> PROBLEM STATEMENT: Whenever a line in the data below includes the string "cells", copy it out.

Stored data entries
#####

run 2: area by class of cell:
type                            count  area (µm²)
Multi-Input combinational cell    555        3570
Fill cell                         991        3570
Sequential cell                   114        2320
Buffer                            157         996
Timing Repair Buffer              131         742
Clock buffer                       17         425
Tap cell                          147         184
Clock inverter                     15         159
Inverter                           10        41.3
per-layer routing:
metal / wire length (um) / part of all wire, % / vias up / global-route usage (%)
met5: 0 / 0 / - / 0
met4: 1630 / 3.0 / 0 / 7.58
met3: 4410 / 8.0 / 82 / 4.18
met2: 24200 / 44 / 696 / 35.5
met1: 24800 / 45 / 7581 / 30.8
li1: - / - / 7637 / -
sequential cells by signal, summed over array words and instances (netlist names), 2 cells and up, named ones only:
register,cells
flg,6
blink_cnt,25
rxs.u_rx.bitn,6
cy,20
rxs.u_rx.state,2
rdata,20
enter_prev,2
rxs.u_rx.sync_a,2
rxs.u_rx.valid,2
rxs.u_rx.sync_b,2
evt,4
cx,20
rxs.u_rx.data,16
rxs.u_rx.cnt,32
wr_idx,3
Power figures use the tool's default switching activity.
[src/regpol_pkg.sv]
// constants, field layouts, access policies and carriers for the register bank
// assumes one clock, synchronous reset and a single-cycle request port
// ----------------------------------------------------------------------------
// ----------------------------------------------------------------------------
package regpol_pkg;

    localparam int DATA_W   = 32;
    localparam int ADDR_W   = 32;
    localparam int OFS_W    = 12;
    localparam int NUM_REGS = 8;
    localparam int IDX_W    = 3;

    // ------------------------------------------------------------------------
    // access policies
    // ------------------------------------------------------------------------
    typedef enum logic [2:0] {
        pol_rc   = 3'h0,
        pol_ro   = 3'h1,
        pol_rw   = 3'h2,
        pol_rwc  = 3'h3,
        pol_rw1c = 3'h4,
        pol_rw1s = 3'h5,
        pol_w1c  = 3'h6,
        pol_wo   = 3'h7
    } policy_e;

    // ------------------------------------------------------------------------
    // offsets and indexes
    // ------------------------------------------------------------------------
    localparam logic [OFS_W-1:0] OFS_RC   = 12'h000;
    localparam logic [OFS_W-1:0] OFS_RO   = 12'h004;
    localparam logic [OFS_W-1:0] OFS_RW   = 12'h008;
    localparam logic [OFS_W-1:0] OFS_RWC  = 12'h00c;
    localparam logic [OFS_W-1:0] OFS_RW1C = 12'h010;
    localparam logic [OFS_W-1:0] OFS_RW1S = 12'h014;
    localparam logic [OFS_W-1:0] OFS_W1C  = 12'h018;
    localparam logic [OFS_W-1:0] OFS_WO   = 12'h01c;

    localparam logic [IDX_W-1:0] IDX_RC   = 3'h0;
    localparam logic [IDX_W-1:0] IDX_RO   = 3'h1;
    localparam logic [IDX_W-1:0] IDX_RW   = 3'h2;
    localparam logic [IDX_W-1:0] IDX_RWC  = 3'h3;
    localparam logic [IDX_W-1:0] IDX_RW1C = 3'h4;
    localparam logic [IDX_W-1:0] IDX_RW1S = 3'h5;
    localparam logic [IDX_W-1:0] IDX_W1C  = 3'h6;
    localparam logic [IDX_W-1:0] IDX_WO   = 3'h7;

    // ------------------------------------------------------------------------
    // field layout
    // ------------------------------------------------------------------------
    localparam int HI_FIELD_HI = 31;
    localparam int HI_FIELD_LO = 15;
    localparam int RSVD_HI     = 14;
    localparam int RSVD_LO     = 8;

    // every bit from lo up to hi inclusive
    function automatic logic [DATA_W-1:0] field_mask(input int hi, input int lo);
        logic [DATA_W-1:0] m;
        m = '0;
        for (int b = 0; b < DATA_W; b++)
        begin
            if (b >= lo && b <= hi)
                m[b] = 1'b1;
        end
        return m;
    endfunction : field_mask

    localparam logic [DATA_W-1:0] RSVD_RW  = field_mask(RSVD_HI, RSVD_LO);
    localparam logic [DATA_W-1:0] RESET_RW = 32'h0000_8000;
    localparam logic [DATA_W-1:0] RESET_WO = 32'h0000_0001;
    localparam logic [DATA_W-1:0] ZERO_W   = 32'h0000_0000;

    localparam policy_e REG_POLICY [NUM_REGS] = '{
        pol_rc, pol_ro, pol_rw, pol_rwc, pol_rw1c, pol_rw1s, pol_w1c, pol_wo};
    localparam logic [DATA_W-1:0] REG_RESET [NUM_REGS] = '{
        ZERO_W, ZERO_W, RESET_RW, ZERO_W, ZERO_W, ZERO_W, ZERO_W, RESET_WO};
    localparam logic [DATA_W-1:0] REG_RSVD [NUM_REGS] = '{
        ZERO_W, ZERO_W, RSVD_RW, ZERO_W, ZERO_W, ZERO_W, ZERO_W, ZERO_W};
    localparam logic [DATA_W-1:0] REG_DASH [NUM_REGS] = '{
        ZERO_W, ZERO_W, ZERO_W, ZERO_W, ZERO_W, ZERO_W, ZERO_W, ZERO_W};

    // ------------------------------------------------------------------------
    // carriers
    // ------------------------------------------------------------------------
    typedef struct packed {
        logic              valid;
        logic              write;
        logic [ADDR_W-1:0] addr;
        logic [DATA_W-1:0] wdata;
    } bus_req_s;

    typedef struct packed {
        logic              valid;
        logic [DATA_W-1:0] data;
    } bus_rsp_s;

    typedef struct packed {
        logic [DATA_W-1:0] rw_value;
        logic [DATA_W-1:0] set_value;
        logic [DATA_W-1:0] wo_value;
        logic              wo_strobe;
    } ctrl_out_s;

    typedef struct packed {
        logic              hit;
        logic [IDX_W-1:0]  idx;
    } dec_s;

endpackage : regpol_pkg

#####

> YOUR RESPONSE:
sequential cells by signal, summed over array words and instances (netlist names), 2 cells and up, named ones only:
register,cells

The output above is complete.